:: Activity ::
Where the records below show a line containing "DFF: 1 / 0.41", start copying; end with the line containing "min: rst / u_core.cnt_q[1] / 0.32 / 3", and copy it too.

:: Data for this task ::
■ ■ ■ ■
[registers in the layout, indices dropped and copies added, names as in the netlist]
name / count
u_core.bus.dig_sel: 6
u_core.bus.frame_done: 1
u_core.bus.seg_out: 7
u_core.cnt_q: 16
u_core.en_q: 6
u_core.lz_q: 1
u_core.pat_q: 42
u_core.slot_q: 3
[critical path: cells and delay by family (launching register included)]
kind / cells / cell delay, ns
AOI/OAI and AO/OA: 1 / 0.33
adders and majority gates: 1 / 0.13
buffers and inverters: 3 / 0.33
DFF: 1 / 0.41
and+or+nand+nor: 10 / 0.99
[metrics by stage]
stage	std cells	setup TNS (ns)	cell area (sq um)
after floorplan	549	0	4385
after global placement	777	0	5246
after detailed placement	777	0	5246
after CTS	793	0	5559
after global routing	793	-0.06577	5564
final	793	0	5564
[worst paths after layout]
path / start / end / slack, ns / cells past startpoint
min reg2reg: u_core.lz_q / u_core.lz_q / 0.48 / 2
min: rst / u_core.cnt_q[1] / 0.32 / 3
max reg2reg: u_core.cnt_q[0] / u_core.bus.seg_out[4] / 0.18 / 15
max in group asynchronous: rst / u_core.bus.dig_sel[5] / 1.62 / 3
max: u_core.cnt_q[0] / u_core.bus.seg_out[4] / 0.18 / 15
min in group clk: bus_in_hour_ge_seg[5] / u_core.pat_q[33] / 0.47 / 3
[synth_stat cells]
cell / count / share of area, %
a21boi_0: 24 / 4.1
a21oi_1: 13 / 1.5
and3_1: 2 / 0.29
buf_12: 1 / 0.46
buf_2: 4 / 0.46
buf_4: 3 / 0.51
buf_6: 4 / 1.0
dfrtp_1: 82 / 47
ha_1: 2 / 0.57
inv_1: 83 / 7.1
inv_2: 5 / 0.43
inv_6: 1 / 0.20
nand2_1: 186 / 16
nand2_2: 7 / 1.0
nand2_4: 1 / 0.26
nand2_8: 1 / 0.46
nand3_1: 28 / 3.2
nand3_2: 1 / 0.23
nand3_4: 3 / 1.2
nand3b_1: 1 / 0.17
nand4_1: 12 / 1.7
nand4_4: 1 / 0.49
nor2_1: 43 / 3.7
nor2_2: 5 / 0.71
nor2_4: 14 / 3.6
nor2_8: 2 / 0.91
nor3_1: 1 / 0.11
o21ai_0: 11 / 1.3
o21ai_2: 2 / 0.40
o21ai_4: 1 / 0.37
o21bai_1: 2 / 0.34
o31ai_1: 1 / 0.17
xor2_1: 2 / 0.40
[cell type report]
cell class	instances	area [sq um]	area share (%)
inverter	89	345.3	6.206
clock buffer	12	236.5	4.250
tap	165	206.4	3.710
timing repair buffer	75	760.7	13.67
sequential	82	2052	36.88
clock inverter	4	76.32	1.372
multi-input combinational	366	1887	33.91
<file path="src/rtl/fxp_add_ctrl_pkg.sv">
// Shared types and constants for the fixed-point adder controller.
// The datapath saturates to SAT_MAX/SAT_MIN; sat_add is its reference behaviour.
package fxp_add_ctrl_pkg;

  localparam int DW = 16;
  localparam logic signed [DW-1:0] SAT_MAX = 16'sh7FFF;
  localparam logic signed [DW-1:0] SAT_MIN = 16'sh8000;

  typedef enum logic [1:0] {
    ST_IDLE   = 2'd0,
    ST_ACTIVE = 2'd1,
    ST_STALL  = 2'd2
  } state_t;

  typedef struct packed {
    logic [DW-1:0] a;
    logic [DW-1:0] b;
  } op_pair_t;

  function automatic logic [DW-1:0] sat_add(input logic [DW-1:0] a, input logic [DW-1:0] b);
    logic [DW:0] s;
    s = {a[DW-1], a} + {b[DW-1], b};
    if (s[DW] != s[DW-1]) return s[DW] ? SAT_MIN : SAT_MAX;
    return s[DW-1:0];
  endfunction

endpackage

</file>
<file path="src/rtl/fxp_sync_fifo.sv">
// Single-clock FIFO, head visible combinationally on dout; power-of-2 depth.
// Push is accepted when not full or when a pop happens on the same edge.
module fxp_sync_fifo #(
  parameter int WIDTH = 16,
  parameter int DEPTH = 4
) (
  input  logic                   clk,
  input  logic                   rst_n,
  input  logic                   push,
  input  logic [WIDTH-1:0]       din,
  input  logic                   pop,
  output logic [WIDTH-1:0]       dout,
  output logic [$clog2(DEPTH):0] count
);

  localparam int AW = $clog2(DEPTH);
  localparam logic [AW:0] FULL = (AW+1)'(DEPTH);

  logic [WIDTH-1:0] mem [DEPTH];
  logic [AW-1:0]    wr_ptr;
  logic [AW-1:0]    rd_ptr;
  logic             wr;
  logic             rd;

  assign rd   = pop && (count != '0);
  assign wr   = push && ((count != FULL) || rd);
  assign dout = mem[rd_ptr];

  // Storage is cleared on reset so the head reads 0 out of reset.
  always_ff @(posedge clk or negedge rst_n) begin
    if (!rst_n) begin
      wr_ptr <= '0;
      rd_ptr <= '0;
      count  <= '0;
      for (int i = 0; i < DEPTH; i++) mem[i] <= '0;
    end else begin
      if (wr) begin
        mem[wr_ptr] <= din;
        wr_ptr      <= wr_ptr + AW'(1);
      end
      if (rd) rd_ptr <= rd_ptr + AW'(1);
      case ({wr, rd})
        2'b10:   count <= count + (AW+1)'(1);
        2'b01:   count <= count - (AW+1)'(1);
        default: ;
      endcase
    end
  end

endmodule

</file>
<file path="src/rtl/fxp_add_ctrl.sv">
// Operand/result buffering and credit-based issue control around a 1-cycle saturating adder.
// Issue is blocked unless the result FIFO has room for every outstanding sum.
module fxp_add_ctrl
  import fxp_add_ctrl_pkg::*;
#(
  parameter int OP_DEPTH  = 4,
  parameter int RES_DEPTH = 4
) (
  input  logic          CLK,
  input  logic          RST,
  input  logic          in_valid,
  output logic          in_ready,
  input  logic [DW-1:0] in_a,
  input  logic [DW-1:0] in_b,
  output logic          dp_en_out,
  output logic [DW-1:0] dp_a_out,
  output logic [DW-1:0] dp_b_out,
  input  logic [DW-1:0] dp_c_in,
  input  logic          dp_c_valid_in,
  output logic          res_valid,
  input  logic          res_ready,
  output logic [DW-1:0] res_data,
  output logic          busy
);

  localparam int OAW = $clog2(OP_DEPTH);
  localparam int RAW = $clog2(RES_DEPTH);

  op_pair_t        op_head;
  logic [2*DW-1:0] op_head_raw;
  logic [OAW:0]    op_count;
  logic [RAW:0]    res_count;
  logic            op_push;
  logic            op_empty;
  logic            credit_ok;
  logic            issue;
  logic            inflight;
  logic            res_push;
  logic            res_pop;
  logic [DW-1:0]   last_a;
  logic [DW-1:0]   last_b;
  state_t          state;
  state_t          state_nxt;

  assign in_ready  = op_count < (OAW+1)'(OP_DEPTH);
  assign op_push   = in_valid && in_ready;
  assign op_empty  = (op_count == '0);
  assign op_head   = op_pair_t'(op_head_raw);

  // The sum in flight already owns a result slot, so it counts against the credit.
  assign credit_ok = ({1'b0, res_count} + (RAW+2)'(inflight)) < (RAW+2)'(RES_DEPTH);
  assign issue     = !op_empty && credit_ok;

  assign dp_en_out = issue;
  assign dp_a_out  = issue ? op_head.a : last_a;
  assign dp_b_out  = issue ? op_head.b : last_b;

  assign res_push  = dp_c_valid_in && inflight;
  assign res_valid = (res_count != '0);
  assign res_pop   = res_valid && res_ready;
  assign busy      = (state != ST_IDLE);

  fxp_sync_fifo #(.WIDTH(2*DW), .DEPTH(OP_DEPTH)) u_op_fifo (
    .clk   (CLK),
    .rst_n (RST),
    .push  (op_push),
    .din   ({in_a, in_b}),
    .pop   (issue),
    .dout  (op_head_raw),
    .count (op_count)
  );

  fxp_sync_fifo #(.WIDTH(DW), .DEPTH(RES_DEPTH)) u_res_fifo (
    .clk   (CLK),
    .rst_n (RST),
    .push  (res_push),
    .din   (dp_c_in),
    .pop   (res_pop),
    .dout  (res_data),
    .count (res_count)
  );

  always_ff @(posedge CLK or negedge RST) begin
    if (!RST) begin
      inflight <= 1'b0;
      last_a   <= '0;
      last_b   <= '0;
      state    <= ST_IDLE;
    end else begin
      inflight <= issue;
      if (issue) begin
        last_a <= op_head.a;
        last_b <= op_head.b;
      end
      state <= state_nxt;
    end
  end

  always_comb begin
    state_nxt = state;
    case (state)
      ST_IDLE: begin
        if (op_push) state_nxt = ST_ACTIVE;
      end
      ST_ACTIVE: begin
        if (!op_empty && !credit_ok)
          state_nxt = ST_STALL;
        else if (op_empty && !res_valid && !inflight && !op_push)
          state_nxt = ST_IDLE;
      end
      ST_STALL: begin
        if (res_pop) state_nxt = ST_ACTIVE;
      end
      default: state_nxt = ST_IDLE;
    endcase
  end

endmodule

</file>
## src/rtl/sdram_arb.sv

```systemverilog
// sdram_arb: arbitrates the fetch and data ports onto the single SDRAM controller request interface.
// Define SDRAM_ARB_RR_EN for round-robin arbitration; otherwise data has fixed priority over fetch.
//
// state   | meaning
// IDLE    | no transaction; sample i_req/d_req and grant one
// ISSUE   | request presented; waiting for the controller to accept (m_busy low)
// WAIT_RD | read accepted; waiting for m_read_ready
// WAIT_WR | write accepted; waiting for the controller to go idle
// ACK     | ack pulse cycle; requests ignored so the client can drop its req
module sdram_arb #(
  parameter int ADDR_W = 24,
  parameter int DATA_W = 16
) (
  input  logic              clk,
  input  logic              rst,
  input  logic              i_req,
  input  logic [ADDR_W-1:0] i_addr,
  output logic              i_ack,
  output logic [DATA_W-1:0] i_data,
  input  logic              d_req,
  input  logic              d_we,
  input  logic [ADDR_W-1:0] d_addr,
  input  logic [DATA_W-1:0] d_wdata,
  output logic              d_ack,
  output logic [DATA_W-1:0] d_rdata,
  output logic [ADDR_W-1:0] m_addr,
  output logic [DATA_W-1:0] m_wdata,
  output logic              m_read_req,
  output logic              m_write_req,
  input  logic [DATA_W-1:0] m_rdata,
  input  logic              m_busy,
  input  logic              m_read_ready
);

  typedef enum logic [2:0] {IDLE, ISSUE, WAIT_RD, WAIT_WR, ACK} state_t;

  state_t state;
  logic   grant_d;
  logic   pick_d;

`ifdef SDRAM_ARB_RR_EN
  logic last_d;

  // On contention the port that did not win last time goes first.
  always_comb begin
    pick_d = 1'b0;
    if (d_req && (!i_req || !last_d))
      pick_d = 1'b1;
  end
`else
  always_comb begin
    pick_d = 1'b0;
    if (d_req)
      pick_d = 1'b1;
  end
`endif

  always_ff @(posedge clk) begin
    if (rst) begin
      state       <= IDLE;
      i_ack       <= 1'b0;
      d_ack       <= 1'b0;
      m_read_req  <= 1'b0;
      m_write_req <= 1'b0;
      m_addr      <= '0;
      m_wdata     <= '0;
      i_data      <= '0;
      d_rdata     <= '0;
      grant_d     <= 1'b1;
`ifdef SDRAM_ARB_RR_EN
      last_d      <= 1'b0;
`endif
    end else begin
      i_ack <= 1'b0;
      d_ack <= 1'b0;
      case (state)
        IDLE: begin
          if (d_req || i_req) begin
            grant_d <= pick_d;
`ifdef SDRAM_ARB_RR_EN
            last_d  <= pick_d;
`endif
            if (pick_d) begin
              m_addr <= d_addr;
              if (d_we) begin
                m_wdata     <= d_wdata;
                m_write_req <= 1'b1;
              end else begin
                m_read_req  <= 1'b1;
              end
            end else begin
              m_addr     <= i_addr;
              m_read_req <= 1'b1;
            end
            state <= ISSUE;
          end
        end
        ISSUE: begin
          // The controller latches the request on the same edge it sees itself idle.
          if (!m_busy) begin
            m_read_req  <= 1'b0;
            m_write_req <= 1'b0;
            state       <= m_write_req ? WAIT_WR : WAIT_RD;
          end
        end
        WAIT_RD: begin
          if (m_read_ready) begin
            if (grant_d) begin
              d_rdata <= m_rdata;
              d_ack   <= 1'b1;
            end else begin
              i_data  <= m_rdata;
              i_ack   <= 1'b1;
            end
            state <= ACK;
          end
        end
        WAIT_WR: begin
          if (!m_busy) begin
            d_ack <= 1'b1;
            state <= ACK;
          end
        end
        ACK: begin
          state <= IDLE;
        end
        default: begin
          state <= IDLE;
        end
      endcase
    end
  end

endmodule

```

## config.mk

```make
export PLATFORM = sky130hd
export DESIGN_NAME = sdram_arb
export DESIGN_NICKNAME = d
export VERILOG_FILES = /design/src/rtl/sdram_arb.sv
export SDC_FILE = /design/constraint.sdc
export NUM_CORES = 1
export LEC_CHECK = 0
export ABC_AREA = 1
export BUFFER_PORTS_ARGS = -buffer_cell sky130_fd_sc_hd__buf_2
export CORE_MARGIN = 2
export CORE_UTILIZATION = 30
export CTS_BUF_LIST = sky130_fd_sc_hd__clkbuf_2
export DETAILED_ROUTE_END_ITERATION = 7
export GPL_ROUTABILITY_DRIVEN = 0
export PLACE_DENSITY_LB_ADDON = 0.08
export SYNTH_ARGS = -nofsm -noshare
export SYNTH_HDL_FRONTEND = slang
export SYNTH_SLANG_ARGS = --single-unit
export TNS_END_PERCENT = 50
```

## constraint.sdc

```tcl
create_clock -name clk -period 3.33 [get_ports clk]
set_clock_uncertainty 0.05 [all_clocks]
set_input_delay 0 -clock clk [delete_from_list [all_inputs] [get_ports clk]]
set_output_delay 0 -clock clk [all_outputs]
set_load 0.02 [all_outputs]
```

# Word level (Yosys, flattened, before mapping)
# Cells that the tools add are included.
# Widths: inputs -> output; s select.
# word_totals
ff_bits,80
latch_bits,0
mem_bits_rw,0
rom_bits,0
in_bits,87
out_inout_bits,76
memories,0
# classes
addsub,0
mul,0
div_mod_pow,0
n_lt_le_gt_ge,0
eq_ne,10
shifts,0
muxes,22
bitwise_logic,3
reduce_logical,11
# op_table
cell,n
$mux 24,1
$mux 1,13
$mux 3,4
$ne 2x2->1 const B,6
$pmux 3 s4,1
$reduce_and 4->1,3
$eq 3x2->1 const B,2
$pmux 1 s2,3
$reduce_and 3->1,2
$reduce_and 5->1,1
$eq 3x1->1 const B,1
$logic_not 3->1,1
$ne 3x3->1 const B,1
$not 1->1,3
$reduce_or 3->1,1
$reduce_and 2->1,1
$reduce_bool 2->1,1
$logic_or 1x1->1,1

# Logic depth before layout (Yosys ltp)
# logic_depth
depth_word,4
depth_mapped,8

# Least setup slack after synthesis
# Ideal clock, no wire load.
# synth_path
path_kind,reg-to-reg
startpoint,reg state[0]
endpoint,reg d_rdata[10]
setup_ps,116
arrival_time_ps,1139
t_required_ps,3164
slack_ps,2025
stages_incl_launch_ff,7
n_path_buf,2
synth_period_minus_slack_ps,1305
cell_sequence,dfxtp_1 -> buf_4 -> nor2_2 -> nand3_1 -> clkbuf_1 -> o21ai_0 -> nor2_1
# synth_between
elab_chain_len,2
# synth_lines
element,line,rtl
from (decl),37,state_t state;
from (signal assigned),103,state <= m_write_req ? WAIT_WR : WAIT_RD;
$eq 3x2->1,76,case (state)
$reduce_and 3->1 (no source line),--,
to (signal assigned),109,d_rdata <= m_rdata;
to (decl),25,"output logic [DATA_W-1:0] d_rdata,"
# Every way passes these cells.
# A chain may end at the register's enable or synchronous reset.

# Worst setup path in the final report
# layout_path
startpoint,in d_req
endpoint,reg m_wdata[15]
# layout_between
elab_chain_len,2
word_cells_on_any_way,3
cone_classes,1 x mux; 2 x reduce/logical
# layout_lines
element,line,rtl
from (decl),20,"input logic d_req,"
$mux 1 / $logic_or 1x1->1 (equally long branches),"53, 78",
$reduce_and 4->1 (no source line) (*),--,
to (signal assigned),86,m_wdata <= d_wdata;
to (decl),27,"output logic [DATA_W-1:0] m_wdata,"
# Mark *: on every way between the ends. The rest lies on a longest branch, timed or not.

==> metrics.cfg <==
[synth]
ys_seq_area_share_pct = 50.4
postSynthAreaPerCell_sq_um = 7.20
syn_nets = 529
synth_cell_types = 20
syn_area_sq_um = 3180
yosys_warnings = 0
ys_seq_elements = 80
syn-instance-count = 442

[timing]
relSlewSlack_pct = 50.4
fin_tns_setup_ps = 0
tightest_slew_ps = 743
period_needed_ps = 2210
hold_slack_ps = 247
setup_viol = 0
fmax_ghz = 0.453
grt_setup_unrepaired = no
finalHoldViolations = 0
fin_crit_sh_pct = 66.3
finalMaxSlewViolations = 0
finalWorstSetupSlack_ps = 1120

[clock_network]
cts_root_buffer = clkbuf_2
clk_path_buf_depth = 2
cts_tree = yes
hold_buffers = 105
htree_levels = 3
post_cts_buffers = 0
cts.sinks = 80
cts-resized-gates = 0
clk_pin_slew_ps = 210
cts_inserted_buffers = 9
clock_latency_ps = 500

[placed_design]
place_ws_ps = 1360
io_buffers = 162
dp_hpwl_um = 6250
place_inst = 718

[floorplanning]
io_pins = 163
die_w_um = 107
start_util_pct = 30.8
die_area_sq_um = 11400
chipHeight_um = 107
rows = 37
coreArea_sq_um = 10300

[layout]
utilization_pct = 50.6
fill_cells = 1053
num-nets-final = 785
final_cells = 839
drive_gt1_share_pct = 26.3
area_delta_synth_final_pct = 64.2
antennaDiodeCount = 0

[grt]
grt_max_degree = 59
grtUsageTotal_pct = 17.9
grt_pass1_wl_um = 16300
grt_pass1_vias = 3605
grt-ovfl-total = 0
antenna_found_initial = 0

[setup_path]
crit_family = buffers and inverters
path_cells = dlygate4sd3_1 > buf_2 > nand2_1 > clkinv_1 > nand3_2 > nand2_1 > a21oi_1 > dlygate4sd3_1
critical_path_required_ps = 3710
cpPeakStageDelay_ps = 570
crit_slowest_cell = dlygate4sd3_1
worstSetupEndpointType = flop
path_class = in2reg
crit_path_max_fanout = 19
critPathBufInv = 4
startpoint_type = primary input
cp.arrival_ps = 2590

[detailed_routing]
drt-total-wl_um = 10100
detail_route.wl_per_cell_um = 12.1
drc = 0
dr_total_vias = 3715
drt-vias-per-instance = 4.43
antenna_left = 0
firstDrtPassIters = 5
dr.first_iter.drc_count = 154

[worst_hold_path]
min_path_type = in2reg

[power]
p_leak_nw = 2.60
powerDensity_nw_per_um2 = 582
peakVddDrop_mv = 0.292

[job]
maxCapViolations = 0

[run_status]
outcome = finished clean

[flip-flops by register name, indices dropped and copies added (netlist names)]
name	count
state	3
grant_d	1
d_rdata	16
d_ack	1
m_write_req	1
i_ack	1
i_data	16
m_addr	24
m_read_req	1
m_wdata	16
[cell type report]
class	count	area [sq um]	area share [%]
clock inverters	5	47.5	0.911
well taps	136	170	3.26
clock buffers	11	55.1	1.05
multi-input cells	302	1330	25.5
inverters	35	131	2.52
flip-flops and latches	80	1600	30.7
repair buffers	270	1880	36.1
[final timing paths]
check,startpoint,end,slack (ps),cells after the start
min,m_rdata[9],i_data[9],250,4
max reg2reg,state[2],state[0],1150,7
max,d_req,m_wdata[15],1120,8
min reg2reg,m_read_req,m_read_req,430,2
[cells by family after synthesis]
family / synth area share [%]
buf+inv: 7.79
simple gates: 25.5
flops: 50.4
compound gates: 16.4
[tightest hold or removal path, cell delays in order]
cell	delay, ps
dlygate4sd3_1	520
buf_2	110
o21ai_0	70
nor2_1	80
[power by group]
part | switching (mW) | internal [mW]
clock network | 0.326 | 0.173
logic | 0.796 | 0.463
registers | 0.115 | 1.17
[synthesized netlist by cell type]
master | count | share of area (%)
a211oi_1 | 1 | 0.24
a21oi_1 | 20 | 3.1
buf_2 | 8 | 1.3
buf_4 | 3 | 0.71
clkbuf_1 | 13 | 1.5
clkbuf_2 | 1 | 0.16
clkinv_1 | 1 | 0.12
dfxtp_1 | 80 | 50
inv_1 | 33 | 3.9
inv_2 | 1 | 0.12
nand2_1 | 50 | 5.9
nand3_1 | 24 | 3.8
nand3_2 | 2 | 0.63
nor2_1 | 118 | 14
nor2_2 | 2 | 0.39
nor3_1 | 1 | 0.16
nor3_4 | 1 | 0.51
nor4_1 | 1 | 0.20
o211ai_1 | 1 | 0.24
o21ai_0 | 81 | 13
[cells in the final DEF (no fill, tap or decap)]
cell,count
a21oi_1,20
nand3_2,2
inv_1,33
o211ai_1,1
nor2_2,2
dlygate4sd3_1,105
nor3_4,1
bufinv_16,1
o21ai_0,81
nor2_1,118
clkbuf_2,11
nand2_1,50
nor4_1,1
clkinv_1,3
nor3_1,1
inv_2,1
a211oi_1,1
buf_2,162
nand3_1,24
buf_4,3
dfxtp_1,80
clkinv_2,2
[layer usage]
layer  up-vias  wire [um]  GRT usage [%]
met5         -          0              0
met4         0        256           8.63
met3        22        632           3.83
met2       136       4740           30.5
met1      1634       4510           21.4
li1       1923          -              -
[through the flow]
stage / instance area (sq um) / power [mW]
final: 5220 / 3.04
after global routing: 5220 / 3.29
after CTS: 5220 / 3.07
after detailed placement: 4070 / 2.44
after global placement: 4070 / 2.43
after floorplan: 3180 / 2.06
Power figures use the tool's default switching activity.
■ ■ ■ ■
:: Problem solution ::
DFF: 1 / 0.41
and+or+nand+nor: 10 / 0.99
[metrics by stage]
stage	std cells	setup TNS (ns)	cell area (sq um)
after floorplan	549	0	4385
after global placement	777	0	5246
after detailed placement	777	0	5246
after CTS	793	0	5559
after global routing	793	-0.06577	5564
final	793	0	5564
[worst paths after layout]
path / start / end / slack, ns / cells past startpoint
min reg2reg: u_core.lz_q / u_core.lz_q / 0.48 / 2
min: rst / u_core.cnt_q[1] / 0.32 / 3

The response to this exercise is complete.